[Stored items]
+ + +

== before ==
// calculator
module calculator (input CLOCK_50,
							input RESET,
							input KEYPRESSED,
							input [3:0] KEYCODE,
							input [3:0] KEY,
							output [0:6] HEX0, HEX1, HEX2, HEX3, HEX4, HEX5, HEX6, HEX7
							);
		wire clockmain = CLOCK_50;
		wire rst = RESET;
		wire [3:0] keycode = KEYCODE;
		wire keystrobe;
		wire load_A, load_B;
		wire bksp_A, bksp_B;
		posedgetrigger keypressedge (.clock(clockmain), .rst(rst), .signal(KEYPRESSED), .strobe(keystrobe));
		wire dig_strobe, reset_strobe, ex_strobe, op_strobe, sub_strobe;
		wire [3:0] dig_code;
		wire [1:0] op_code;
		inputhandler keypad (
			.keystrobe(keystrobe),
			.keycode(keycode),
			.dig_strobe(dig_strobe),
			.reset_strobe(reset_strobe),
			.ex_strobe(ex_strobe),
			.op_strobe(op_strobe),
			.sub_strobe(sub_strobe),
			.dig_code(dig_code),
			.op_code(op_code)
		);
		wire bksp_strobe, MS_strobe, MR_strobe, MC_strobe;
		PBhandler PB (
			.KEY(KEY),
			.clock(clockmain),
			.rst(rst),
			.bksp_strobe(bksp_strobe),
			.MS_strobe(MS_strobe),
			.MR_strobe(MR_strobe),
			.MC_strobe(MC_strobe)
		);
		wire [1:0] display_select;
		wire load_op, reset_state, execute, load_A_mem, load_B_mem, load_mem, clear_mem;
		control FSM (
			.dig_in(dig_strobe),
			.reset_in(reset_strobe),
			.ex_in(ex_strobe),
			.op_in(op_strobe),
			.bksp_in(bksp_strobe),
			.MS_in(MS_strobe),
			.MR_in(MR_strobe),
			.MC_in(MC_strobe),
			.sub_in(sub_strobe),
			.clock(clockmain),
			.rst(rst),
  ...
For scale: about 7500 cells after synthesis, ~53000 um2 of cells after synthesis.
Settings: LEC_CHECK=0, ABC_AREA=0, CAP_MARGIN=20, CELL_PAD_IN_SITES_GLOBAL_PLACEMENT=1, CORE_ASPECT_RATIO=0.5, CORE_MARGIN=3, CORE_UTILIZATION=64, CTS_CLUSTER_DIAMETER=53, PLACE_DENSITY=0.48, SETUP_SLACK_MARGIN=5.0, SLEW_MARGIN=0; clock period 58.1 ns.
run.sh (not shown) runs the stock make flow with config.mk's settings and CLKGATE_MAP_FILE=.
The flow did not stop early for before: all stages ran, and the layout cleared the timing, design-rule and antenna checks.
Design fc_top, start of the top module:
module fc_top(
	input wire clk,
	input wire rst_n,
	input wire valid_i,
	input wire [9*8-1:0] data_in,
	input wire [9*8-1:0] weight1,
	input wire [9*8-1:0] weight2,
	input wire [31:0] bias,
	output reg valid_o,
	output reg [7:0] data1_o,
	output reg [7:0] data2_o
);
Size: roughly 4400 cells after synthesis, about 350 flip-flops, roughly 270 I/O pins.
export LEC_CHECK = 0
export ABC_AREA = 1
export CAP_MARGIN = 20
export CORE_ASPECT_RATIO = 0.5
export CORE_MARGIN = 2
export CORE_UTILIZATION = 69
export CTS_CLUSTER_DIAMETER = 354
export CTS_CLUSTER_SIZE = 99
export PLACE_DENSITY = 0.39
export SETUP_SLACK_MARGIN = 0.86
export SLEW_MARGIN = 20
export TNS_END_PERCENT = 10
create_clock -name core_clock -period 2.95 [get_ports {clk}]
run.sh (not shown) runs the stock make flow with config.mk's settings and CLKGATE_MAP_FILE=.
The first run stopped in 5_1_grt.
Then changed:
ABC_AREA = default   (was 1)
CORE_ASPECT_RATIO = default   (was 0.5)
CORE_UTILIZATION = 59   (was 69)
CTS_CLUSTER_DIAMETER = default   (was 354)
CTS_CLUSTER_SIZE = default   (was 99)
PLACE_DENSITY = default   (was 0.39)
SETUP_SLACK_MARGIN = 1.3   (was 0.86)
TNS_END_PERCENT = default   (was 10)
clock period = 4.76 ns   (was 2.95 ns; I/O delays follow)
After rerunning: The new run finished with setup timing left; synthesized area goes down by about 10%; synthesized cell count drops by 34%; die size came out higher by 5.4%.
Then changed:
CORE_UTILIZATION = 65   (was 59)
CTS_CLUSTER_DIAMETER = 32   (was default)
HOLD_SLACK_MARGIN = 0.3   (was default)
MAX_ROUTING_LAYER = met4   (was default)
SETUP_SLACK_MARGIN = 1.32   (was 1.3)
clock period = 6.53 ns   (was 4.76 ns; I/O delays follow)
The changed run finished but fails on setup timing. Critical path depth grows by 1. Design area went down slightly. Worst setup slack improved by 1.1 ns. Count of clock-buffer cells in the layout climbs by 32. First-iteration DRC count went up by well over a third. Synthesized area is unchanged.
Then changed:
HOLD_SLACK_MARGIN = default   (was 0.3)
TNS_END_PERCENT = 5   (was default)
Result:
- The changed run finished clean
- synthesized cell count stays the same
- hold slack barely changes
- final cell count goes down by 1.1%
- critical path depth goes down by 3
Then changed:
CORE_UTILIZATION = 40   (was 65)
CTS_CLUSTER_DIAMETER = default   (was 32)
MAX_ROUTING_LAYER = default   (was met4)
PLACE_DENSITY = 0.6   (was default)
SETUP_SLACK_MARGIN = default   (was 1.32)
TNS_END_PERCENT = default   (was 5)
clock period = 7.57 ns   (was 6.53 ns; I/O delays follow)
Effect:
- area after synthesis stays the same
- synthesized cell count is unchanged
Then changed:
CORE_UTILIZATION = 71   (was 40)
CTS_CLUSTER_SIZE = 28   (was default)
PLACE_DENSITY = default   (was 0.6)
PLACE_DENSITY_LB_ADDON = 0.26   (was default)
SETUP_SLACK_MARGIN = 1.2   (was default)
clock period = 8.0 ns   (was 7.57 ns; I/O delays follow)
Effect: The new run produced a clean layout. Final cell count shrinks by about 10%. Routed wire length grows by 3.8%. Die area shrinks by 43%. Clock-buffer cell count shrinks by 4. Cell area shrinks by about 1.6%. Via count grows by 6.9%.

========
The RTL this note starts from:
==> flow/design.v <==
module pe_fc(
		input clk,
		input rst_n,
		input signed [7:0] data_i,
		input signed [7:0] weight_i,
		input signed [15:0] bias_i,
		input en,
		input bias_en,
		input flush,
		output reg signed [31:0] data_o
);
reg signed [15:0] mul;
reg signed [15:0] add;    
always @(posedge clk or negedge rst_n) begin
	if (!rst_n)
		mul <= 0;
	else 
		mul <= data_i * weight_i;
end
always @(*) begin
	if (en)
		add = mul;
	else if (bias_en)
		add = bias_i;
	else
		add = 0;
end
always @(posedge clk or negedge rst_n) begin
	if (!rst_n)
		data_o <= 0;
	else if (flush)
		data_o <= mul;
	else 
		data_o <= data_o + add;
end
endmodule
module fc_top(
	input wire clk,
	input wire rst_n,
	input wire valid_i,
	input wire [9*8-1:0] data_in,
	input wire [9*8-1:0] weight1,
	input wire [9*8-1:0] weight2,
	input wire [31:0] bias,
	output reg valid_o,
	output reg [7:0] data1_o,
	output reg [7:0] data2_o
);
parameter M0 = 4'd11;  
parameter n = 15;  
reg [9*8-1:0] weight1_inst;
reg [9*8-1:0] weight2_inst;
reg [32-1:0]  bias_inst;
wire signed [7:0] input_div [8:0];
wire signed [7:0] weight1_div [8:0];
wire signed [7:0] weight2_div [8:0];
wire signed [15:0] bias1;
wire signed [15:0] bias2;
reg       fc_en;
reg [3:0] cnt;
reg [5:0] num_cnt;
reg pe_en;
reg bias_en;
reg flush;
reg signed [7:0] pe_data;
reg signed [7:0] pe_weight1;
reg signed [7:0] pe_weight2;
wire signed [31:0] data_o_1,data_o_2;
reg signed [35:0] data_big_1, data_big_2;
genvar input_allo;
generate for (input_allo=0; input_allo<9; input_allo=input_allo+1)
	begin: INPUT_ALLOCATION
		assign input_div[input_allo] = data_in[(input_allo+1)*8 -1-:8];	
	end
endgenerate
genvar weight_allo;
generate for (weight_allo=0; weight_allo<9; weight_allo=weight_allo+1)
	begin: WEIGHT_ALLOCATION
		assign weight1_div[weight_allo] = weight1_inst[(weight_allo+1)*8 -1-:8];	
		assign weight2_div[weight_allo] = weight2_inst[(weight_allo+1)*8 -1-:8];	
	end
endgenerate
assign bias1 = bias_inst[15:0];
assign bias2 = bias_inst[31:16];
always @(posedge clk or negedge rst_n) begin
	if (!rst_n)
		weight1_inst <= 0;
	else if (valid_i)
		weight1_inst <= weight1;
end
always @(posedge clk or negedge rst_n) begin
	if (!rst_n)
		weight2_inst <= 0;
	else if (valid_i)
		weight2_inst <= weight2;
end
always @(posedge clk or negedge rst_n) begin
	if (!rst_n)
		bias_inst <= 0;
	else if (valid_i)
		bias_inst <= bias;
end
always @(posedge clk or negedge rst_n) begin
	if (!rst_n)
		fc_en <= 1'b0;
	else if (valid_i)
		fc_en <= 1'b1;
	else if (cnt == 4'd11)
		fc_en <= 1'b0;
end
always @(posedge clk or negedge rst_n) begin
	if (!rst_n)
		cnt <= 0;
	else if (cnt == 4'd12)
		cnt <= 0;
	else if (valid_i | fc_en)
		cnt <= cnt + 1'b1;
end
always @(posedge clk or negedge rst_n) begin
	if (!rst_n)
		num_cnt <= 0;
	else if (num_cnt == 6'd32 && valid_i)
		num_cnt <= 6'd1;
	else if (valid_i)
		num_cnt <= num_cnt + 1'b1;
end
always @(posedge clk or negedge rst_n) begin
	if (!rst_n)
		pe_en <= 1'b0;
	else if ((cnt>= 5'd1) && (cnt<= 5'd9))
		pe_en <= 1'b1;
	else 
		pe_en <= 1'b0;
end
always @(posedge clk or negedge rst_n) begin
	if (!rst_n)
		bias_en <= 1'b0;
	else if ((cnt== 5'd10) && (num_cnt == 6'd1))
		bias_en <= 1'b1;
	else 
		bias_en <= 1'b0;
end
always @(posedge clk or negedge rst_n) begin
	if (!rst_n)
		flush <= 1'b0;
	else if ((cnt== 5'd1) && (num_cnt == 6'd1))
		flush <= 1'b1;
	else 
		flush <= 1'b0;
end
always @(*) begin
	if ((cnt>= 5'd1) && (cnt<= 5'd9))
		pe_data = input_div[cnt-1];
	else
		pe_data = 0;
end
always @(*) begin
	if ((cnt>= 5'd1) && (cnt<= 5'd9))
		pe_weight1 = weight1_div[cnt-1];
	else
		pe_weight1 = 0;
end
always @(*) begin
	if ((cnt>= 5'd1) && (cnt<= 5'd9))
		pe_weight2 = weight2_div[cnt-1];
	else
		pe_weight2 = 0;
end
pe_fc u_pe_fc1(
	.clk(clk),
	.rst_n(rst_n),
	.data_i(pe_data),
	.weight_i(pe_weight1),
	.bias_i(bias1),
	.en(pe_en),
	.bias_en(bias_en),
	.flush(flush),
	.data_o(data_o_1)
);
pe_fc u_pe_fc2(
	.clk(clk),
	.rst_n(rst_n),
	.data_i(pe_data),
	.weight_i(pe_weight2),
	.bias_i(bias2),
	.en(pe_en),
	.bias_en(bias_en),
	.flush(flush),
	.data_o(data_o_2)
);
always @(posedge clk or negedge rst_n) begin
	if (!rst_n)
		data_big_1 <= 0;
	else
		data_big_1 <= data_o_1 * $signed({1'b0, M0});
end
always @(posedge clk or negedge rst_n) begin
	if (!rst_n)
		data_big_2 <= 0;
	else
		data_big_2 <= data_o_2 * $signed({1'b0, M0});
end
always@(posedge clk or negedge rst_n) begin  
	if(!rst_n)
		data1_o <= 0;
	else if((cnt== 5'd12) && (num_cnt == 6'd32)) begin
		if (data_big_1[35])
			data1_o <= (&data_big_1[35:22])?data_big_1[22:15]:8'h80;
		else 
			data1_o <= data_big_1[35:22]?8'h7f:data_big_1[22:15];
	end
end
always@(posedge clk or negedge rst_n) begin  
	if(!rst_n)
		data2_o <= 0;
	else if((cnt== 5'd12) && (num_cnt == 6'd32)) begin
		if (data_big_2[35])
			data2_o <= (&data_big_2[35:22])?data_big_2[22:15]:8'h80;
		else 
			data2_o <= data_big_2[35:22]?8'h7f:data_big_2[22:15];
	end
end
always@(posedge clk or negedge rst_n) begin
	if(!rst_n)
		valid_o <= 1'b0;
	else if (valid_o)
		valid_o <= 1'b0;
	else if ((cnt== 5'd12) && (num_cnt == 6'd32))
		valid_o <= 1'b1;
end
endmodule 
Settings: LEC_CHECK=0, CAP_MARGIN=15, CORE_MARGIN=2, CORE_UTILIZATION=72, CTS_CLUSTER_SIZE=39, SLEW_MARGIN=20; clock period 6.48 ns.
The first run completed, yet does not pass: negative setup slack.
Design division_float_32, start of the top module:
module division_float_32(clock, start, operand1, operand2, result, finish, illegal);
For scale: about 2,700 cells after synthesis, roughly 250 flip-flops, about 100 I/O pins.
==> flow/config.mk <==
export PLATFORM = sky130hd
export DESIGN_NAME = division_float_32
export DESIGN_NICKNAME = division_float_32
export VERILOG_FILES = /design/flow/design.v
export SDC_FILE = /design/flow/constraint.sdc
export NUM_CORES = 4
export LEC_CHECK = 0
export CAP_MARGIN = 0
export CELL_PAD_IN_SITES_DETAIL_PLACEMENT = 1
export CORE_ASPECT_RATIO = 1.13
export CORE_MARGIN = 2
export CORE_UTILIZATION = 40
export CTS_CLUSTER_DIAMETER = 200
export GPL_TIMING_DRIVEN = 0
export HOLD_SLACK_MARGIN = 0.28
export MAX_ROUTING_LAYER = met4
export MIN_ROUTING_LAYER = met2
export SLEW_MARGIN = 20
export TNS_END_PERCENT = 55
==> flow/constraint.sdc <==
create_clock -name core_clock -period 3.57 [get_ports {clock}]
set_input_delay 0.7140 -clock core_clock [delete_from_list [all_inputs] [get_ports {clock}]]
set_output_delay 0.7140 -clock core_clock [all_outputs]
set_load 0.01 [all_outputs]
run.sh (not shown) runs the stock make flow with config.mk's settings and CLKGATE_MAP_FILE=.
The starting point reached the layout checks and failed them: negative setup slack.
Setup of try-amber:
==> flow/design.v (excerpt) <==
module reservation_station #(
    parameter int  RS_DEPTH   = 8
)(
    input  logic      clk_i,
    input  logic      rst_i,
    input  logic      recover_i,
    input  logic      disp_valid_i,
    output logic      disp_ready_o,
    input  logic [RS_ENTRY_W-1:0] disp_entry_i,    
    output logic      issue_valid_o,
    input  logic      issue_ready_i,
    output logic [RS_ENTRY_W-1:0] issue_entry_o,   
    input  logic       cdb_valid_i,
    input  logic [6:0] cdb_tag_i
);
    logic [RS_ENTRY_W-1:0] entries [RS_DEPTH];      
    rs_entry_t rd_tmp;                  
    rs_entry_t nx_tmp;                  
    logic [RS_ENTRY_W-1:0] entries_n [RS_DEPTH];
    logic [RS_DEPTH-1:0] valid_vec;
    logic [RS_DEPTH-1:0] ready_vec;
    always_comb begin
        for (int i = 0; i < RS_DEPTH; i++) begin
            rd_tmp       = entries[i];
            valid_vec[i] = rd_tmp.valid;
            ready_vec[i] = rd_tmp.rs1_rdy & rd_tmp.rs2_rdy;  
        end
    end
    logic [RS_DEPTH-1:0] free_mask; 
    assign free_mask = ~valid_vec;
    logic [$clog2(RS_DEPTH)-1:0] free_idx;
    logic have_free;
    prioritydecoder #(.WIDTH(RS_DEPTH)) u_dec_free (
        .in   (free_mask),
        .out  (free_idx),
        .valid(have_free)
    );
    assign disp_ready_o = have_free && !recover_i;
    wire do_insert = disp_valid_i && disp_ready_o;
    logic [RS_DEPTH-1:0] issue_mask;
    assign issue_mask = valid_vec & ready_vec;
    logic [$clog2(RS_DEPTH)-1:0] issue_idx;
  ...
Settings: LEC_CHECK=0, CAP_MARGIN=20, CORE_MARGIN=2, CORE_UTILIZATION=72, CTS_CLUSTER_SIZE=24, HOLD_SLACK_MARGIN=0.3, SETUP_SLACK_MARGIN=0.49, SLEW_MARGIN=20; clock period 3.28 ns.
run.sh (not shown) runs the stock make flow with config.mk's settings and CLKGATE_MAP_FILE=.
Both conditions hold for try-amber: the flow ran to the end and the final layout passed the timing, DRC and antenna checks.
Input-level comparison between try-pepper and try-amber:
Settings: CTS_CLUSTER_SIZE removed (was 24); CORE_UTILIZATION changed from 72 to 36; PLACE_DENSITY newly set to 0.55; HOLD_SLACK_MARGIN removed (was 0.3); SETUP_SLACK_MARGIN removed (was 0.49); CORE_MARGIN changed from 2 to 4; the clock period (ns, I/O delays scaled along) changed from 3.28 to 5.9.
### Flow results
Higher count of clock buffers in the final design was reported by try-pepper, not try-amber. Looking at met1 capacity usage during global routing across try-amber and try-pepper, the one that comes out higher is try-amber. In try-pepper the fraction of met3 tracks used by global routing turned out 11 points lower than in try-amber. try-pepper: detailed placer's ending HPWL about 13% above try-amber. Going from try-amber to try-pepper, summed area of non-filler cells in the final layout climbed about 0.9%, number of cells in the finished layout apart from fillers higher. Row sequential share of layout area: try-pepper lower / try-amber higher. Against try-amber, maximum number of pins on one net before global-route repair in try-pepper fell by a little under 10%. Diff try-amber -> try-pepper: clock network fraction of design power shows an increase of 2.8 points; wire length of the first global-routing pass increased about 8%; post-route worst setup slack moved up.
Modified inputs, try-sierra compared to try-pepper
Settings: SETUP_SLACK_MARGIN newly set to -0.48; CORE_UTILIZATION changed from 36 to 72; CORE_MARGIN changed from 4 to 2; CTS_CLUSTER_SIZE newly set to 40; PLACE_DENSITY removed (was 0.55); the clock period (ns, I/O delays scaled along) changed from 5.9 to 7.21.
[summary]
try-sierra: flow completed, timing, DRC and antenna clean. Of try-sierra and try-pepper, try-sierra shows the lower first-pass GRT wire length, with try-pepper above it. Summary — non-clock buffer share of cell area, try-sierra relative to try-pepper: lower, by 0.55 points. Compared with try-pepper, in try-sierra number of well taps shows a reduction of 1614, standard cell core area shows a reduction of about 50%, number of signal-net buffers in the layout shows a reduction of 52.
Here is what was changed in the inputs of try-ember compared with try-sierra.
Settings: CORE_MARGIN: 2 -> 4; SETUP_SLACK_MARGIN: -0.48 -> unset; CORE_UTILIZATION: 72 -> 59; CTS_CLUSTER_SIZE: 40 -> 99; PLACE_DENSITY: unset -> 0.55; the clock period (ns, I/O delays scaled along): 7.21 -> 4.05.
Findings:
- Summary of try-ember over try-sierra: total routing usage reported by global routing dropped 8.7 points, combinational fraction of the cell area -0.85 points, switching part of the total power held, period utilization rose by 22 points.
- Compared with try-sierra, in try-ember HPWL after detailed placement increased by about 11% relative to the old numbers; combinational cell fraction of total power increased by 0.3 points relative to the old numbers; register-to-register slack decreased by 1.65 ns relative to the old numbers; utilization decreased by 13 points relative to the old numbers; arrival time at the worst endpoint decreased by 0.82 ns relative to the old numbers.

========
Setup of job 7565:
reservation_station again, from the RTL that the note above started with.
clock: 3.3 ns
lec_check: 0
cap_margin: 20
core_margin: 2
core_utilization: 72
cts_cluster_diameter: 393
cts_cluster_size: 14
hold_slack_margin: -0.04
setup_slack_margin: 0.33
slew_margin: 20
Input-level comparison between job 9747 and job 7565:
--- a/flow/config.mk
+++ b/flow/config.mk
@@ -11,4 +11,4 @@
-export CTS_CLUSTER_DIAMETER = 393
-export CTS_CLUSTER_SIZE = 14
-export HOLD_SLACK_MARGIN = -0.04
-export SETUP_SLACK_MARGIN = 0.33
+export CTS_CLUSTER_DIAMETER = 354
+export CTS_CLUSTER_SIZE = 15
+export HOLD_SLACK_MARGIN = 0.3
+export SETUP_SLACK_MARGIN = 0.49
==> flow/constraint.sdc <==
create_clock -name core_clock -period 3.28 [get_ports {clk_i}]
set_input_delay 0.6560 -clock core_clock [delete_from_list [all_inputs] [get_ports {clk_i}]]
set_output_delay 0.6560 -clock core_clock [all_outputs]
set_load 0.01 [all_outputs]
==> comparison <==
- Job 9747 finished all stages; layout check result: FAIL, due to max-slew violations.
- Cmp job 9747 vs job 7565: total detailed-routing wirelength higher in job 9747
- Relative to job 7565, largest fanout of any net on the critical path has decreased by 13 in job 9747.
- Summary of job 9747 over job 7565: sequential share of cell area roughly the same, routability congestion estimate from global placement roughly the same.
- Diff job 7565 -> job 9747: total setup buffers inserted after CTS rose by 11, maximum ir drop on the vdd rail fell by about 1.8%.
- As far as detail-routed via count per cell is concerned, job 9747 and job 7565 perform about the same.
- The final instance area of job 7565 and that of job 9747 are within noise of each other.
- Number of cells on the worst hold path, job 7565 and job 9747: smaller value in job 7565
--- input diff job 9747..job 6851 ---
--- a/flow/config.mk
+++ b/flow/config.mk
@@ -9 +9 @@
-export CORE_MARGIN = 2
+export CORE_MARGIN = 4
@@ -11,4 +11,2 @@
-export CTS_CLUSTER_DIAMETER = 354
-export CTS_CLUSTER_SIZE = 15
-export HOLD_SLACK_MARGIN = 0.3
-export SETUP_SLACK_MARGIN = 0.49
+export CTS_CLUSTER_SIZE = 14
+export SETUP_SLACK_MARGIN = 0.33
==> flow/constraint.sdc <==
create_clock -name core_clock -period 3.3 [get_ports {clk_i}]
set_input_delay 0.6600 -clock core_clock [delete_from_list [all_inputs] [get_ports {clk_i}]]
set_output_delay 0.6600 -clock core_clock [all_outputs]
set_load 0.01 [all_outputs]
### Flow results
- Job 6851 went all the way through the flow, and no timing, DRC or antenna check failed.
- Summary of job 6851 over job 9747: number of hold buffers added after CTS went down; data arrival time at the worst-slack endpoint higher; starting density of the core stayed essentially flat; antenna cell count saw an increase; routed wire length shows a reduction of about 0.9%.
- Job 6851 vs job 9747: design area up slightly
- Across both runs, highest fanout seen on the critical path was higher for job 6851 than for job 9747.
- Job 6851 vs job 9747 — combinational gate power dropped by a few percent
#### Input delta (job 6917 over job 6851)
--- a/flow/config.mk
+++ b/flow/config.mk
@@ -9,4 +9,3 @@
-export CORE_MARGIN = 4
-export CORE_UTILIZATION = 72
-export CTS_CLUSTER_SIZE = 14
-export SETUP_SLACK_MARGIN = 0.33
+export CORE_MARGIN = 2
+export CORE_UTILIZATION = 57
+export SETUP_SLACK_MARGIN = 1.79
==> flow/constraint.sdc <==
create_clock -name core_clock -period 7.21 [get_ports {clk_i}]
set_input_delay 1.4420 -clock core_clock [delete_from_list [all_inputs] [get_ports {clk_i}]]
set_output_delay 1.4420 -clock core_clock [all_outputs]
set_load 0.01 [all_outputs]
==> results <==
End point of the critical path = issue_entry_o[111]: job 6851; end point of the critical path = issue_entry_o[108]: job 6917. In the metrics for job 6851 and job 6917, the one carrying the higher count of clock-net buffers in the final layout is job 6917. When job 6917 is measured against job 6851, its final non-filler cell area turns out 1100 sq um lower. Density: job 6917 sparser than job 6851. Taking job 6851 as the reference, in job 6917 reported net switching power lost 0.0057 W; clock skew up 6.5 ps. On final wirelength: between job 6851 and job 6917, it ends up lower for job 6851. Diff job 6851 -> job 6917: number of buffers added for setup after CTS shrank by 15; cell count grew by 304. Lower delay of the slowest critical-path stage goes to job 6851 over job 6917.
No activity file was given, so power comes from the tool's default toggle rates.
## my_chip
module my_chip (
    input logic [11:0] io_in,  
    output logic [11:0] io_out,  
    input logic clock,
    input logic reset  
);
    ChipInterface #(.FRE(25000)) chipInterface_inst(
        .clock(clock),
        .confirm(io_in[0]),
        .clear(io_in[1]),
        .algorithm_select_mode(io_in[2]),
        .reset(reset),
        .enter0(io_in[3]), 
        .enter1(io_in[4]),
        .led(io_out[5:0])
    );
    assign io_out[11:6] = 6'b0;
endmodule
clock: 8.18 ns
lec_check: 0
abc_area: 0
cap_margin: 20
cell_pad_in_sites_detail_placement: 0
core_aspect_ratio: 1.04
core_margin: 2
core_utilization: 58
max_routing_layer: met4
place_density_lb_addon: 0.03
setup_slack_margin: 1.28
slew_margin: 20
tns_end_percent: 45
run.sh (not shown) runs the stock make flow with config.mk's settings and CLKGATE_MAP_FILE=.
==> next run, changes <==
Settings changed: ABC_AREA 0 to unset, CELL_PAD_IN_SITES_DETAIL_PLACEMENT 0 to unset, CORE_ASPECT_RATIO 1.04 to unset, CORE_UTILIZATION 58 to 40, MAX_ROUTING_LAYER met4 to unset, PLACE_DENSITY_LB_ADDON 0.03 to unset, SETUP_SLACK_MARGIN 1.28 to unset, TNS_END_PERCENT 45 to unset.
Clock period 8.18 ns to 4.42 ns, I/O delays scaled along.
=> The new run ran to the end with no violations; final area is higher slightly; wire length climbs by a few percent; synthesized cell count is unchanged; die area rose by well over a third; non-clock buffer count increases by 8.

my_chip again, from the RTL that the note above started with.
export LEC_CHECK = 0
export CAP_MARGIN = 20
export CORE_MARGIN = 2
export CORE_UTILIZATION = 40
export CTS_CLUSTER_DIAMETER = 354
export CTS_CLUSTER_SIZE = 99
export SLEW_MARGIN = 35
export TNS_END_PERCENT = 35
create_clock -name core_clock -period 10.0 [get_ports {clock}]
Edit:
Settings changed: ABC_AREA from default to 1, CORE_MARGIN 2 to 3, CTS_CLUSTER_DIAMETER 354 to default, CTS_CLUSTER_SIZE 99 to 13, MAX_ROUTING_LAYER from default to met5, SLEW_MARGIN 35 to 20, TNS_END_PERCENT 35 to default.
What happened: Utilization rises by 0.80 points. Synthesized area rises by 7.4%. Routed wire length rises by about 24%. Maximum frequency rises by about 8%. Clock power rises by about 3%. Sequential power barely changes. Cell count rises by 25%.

+ + +

WHAT IS EXPECTED:
Please find how many lines of the entries above include the string "checks", giving the number and nothing else.

WRITTEN REPLY:
3